Under-reporting of liquor stocks led to revenue loss of Rs 75 cr: CAG

Nine retailers had recorded severely abnormal high liquor sales of more than 20,000 bottles in one day, the report stated.

Express News Service

BHUBANESWAR: The state government sustained excise revenue loss of Rs 75.7 crore due to manipulation of manually maintained sales registers by retail foreign liquor shops to show lesser quantity of unsold stock to avoid the special Covid fee (SCF).

Pointing out serious lapses on part of excise authorities, the Comptroller and Auditor General, in the performance and compliance audit report for the period ending March 2022 which was tabled in the Assembly on Saturday, said the possibility of collusion between the licenced retailers and the district excise officers in-charge may not be ruled out.

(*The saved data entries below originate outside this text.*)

`flow/run.sh`:
```
#!/bin/bash
# OpenROAD 26Q1-2900-gdf79404cd8, Yosys 0.63+post, stock flow scripts
make -C /OpenROAD-flow-scripts/flow DESIGN_CONFIG=/design/flow/config.mk WORK_HOME=/design/flow/orfs finish
```
`flow/config.mk`:
```
export PLATFORM = sky130hd
export DESIGN_NAME = Decrypter
export DESIGN_NICKNAME = Decrypter
export VERILOG_FILES = /design/flow/design.v
export SDC_FILE = /design/flow/constraint.sdc
export NUM_CORES = 4
export LEC_CHECK = 1
export CORE_UTILIZATION = 50
```
`flow/constraint.sdc`:
```
current_design Decrypter

set clk_period 18.1
set clk_io_pct 0.2

create_clock -name clk0 -period $clk_period [get_ports {clk}]

set non_clock_inputs [all_inputs -no_clocks]
set_input_delay [expr $clk_period * $clk_io_pct] -clock clk0 $non_clock_inputs
set_output_delay [expr $clk_period * $clk_io_pct] -clock clk0 [all_outputs]
```
`flow/design.v`:
```
`timescale 1ns / 1ps
module Decrypter(
    input wire [0:63] data_in,
    input wire [0:63] round_key,
    input clk,
    input set,
    output status,
    output [0:63] data_out
    );
    wire [0:63] round_key_0;
    wire [0:63] round_key_1;
    wire [0:63] round_key_2;
    wire [0:63] cipher_0;
    wire [0:63] cipher_1;
    wire [0:63] cipher_2;
    wire [0:63] cipher_3;
    wire status_0;
    wire status_1;
    wire status_2;
    wire status_3;
    wire status_4;
    wire next_state_0;
    wire next_state_1;
    wire next_state_2;
    wire next_state_3;
    wire next_state_4;
    key_circular_shift layer_0_key( .key_in(round_key), .clk(clk), .set(set), .status(status_0), .key_out(round_key_0) );
    mux mux_0( .status(status_0), .out(next_state_0) );
    permute_map layer_1_key( .data_in(round_key_0), .data_out(round_key_1), .clk(clk), .set(next_state_0), .status(status_1) );
    mux mux_1( .status(status_1), .out(next_state_1) );
    initial_permutation layer_2_key( .data_in(round_key_1), .set(next_state_1), .status(status_2), .data_out(round_key_2), .clk(clk) );
    mux mux_2( .status(status_2), .out(next_state_2) );   
    bit_level_mixing_decode layer_4_data( .data_in(data_in), .final_key(round_key_2), .data_out(cipher_0));
    inverse_permute_map layer_3_data( .data_in(cipher_0), .set(next_state_2), .clk(clk), .status(status_3), .data_out(cipher_1));
    mux mux_4( .status(status_3), .out(next_state_3) );
    xor_decoding layer_2_data( .data_in(cipher_1), .final_key(round_key_2), .data_out(cipher_2) );
    inverse_initial_permutation layer_1_data( .data_in(cipher_2), .set(next_state_3), .status(status_4), .clk(clk), .data_out(cipher_3) );
    mux mux_3( .status(status_4), .out(next_state_4) );
    inverse_shift_encoding layer_0_data( .data_in(cipher_3), .clk(clk), .set(next_state_4), .status(status), .key(round_key_2), .data_out(data_out) );
endmodule
`timescale 1ns / 1ps
module bit_level_mixing_decode(
    input  [0:63] data_in,
    input  [0:63] final_key,
    output [0:63] data_out
);
    assign data_out[0:7]   = (data_in[0:7]   << (final_key[0:7]   & 3'b111)) | (data_in[0:7]   >> (8 - (final_key[0:7]   & 3'b111)));
    assign data_out[8:15]  = (data_in[8:15]  << (final_key[8:15]  & 3'b111)) | (data_in[8:15]  >> (8 - (final_key[8:15]  & 3'b111)));
    assign data_out[16:23] = (data_in[16:23] << (final_key[16:23] & 3'b111)) | (data_in[16:23] >> (8 - (final_key[16:23] & 3'b111)));
    assign data_out[24:31] = (data_in[24:31] << (final_key[24:31] & 3'b111)) | (data_in[24:31] >> (8 - (final_key[24:31] & 3'b111)));
    assign data_out[32:39] = (data_in[32:39] << (final_key[32:39] & 3'b111)) | (data_in[32:39] >> (8 - (final_key[32:39] & 3'b111)));
    assign data_out[40:47] = (data_in[40:47] << (final_key[40:47] & 3'b111)) | (data_in[40:47] >> (8 - (final_key[40:47] & 3'b111)));
    assign data_out[48:55] = (data_in[48:55] << (final_key[48:55] & 3'b111)) | (data_in[48:55] >> (8 - (final_key[48:55] & 3'b111)));
    assign data_out[56:63] = (data_in[56:63] << (final_key[56:63] & 3'b111)) | (data_in[56:63] >> (8 - (final_key[56:63] & 3'b111)));
endmodule
`timescale 1ns / 1ps
module initial_permutation(
    input wire [0:63] data_in,
    input clk,
    input set,
    output reg [0:63] data_out,
    output reg status
    );
    localparam [0:63] map = {8'd58,8'd60,8'd62,8'd64,8'd57,8'd59,8'd61,8'd63};
    integer i;
    integer k;
    initial begin data_out <= 0; status <= 1'b0; end
    always @(posedge clk) begin
        if (set) begin 
            status <= 1'b0; data_out <= 0;
        end
        if (~set && ~status) begin
            for (i = 0; i < 8; i = i + 1) begin
                for (k = 0; k < 8; k = k + 1) begin
                    data_out[8*i + k] = data_in[(map[8*i +: 8] - 8*k) - 1];
                end 
            end
            status <= 1'b1;
            end    
    end
endmodule
`timescale 1ns / 1ps
module inverse_initial_permutation(
    input wire [0:63] data_in,
    input clk,
    input set,
    output reg status,
    output reg [0:63] data_out
    );
    localparam [0:63] map = { 8'd40,8'd8,8'd48,8'd16,8'd56,8'd24,8'd64,8'd32 };
    integer i,k;
    initial begin data_out <= 0; status <= 0; end
    always @(posedge clk) begin
        if (set) begin
            data_out <= 0;
            status <= 0;
        end
        else if (~status) begin
            for (i = 0; i < 8; i = i + 1) begin
                for (k = 0; k < 8; k = k + 1)begin
                    data_out[8*i + k] = data_in[map[8*k +: 8] - i - 1];  
                end
            end
            status <= 1;
        end
    end       
endmodule
`timescale 1ns / 1ps
module inverse_permute_map(
    input wire [0:63] data_in,
    input clk,
    input set,
    output reg status,
    output reg [0:63] data_out
    );
    localparam [0:511] map = {8'd26,8'd51,8'd41,8'd11,8'd34,8'd56,8'd12,8'd50,
                         8'd61,8'd25,8'd55,8'd44,8'd35,8'd49,8'd21,8'd58,
                         8'd24,8'd43,8'd18,8'd2,8'd33,8'd36,8'd52,8'd32,
                         8'd63,8'd1,8'd53,8'd42,8'd57,8'd3,8'd31,8'd22,
                         8'd13,8'd54,8'd9,8'd40,8'd5,8'd37,8'd19,8'd62,
                         8'd39,8'd8,8'd29,8'd0,8'd27,8'd20,8'd59,8'd48,
                         8'd16,8'd28,8'd45,8'd7,8'd17,8'd4,8'd30,8'd23,
                         8'd47,8'd14,8'd6,8'd38,8'd10,8'd15,8'd46,8'd60
                         };
        integer i;
        initial begin status <= 0; data_out <= 0; end         
        always @(posedge clk) begin
            if (set) begin
                status <= 0;
                data_out <= 0;            
            end
            else if (~status) begin
                for(i = 0; i < 64; i = i + 1) begin
                    data_out[i] = data_in[map[8*i +: 8]];
                end
                status <= 1;
            end
        end
endmodule
`timescale 1ns / 1ps
module inverse_shift_encoding (
    input  wire [0:63] data_in,    
    input  wire [0:63] key,        
    input  wire clk,
    input  wire set,
    output reg status,
    output reg [0:63] data_out     
);
    integer i;
    reg [2:0] start;
    reg [2:0] idx;
    localparam PRIME = 7;
    initial begin data_out <= 0; status <= 1'b0; end
    always @(posedge clk) begin
        if (set) begin
            start   <= 3'd0;
            data_out <= 64'd0;
            status  <= 1'b0;
        end else if (~status) begin
            start = 3'd0;
            for (i = 0; i < 8; i = i + 1) begin
                start = start + key[i*8 +: 8];
            end
            start = start % 8;
            for (i = 0; i < 8; i = i + 1) begin
                idx = (start + i*PRIME) % 8;
                data_out[i*8 +: 8] <= data_in[idx*8 +: 8];
            end
            status <= 1'b1; 
        end
    end
endmodule
`timescale 1ns / 1ps
module key_circular_shift(
    input wire [0:63] key_in,
    input clk,
    input set,
    output reg status,
    output reg [0:63] key_out
    );
        initial begin
            key_out <= 0;
            status <= 1'b0;
        end
        always @(posedge clk) begin 
            if (set) begin 
                status <= 0;
                key_out <= 0;
            end
            if (~set && ~status) begin
                key_out[0:31] <= (key_in[0:31] << 2) | (key_in[0:31] >> 62);
                key_out[32:63] <= (key_in[32:63] << 2) | (key_in[32:63] >> 62);   
                status <= 1;   
            end  
        end
endmodule
`timescale 1ns / 1ps
module mux(
    input status,
    output out
    );
    assign out = status ? 1'b0 : 1'b1;
endmodule
`timescale 1ns / 1ps
module permute_map(
    input wire [0:63] data_in,
    input clk,
    input set,
    output reg status,
    output reg [0:63] data_out
    );
    localparam [0:511] map = {8'd43,8'd25,8'd19,8'd29,8'd53,8'd36,8'd58,8'd51,
                         8'd41,8'd34,8'd60,8'd3,8'd6,8'd32,8'd57,8'd61,
                         8'd48,8'd52,8'd18,8'd38,8'd45,8'd14,8'd31,8'd55,
                         8'd16,8'd9,8'd0,8'd44,8'd49,8'd42,8'd54,8'd30,
                         8'd23,8'd20,8'd4,8'd12,8'd21,8'd37,8'd59,8'd40,
                         8'd35,8'd2,8'd27,8'd17,8'd11,8'd50,8'd62,8'd56,
                         8'd47,8'd13,8'd7,8'd1,8'd22,8'd26,8'd33,8'd10,
                         8'd5,8'd28,8'd15,8'd46,8'd63,8'd8,8'd39,8'd24
                         };
        integer i;
        initial begin status <= 0; data_out <= 0; end     
        always @(posedge clk) begin
            if (set) begin 
                status <= 1'b0;
                data_out <= 0; 
            end
            if (~set && ~status) begin
                for(i = 0; i < 64; i = i + 1) begin
                    data_out[i] <= data_in[map[8*i +: 8]];
                end
                status <= 1;
            end
        end
endmodule
`timescale 1ns / 1ps
module xor_decoding(
        input [0:63] data_in,
        input [0:63] final_key,
        output [0:63] data_out
    );
    assign data_out[0:7] = data_in[0:7] ^ final_key[0:7];
    assign data_out[8:15] = data_in[8:15] ^ final_key[8:15];
    assign data_out[16:23] = data_in[16:23] ^ final_key[16:23];
    assign data_out[24:31] = data_in[24:31] ^ final_key[24:31];
    assign data_out[32:39] = data_in[32:39] ^ final_key[32:39];
    assign data_out[40:47] = data_in[40:47] ^ final_key[40:47];
    assign data_out[48:55] = data_in[48:55] ^ final_key[48:55];
    assign data_out[56:63] = data_in[56:63] ^ final_key[56:63];  
endmodule
```
==> flow_metrics.env <==
# source this file to load flow results
export IMPL_vias=14800
export IMPL_drv_slew=0
export IMPL_cts_setup_buffers=0
export IMPL_path_cells="fa_1 > inv_1 > fa_1 > fa_1 > fa_1 > inv_1 > ha_1 > buf_4 > ha_1 > mux4_2 > o22ai_1 > nor2_1 > o221a_1"
export IMPL_cts_tree="done"
export IMPL_grt_usage=0.271
export IMPL_p_int_w=0.00200
export IMPL_path_common_cell="fa_1"
export IMPL_syn_cell_area_um2=20000
export IMPL_drive_gt1_frac=0.106
export IMPL_htree_levels=2
export IMPL_grt_pass1_vias=14200
export IMPL_ys_top_cells_by_count="257 x nor2_1, 198 x dfxtp_1, 180 x edfxtp_1"
export IMPL_cts_buffers=40
export IMPL_min_from="layer_1_key.data_out[1]"
export IMPL_clock_fmax_ghz=0.181
export IMPL_synth_edff_count=180
export IMPL_ir_drop_uv=106
export IMPL_grt_setup_unrepaired="false"
export IMPL_core_region_area_um2=39000
export IMPL_swShare=0.328
export IMPL_rows=72
export IMPL_dr_first_iter_drc_count=867
export IMPL_rr_worst_depth=13
export IMPL_slew_headroom=0.387
export IMPL_synth_seq_share=0.470
export IMPL_die_w_um=202
export IMPL_clock_sinks=378
export IMPL_ys_async_sr_fraction=0
export IMPL_place_hpwl_mm=36.4
export IMPL_slowest_stage="ha_1"
export IMPL_worst_path_buf_inv=3
export IMPL_clk_pin_slew_worst_paths_ns=0.06
export IMPL_wire_per_inst_um=19.6
export IMPL_yosysChipArea_um2=20000
export IMPL_hold_viol=0
export IMPL_antenna_found_initial=0
export IMPL_status="completed"
export IMPL_overflow=0
export IMPL_ys_types=66
export IMPL_p_per_area_nw_per_um2=127
export IMPL_crit_family="adder cells"
export IMPL_fp_util=0.512
export IMPL_switching_power_w=0.000978
export IMPL_routed_wirelength_mm=50.7
export IMPL_hold_path_class="register to register"
export IMPL_io_buffers=190
export IMPL_p_clk_frac=0.288
export IMPL_holdWs_ns=0.414
export IMPL_critical_path_class="register to register"
export IMPL_leakage_nw=8.85
export IMPL_place_congestion=0.893
export IMPL_cap_violations=0
export IMPL_topCellsByArea="edfxtp_1 27%, dfxtp_1 20%, mux4_2 8.6%"
export IMPL_die_height_um=202
export IMPL_grt_max_degree=105
export IMPL_cts_resized_gates=0
export IMPL_yosys_cells=1941
export IMPL_worst_setup_path_start_kind="register"
export IMPL_ff_type="dfxtp_1"
export IMPL_pwr_share_seq=0.348
export IMPL_tightest_slew_ns=0.914
export IMPL_setup_tns_ns=0
export IMPL_drtAntennaViolNets=0
export IMPL_hold_depth=0
export IMPL_syn_to_final_growth_pct=18.0
export IMPL_num_fill_cells=3147
export IMPL_max_stage_delay_ns=0.85
export IMPL_synth_avg_cell_area_um2=10.3
export IMPL_grt_pass1_wl_mm=79.8
export IMPL_insertion_delay_ns=0.56
export IMPL_skew_ns=0.0276
export IMPL_r2r_end="layer_0_data.data_out[46]"
export IMPL_viasPerCell=5.70
export IMPL_floorplan_die_area_um2=40700
export IMPL_tool_warnings=33
export IMPL_setup_slack_ns=12.57
export IMPL_hold_path_end="layer_2_key.data_out[7]"
export IMPL_final_util=0.604
export IMPL_ys_warn_count=6
export IMPL_numSynthFlops=378
export IMPL_cp_max_fo=19
export IMPL_top_area_frac=0.271
export IMPL_antennaDiodeCount=0
export IMPL_crit_arrival_ns=5.96
export IMPL_crit_path_end_kind="register"
export IMPL_combPwrFrac=0.363
export IMPL_dr_pass1_iters=5
export IMPL_holdBufCountCts=0
export IMPL_top_level_ports=195
export IMPL_r2r_slack_ns=12.57
export IMPL_place_ws_ns=12.24
export IMPL_syn_inst=1941
export IMPL_finalSetupViolations=0
export IMPL_period_minus_slack_ns=5.53
export IMPL_cts_root_buf="clkbuf_16"
export IMPL_period_used=0.306
export IMPL_synthDominantAreaCellType="edfxtp_1"
export IMPL_r2r_start="layer_2_key.data_out[62]"
export IMPL_clock_path_buffers=3
export IMPL_drc=0
export IMPL_critPathRequiredTime_ns=18.53
export IMPL_yosysMostFrequentCell="nor2_1"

According to the CAG report, the Excise department notified in May 2020 a levy of special Covid fee, at the rate of 50 per cent of the maximum retail price, on all foreign made foreign liquor, Indian made foreign liquor, beer, wine and ready-to-drink beverages with effect from March 24, 2020. The imposition of SCF was to recover the expected loss of excise revenue on account of shutdown across the state in response to the Covid-19 pandemic from March 24 to May 24 in 2020.

“In view of improper maintenance of sales register and absence of oversight by the excise authorities, some of the test-checked liquor shops had even recorded the sale of liquor on the date of Janata curfew imposed on March 22, 2020 as well on the dates when the shops had been directed to remain shut in response to Covid-19,” the report said.

One retailer - Link Road-3 off shop, Cuttack - had recorded sales of 1,923 liquor bottles with non-existent dates, such as February 30 and 31, 2020, which had also been accepted by the excise officer-in-charge. Nine retailers had recorded severely abnormal high liquor sales of more than 20,000 bottles in one day, the report stated.

“The CAG is of the view that the acts of omission and commission, which resulted in loss of government revenue, were sufficiently egregious, as to warrant initiation of disciplinary action against the excise officers concerned,” the report said.

The risk of revenue loss towards SCF would have been mitigated had the Excise department implemented a software application making it mandatory for the licenced retailers to install and update their stock positions on a daily basis along with departmentally issued point of sale machines to licenced retailers, to mandatorily record retail sales, as implemented by other states like Punjab and Uttar Pradesh, it added.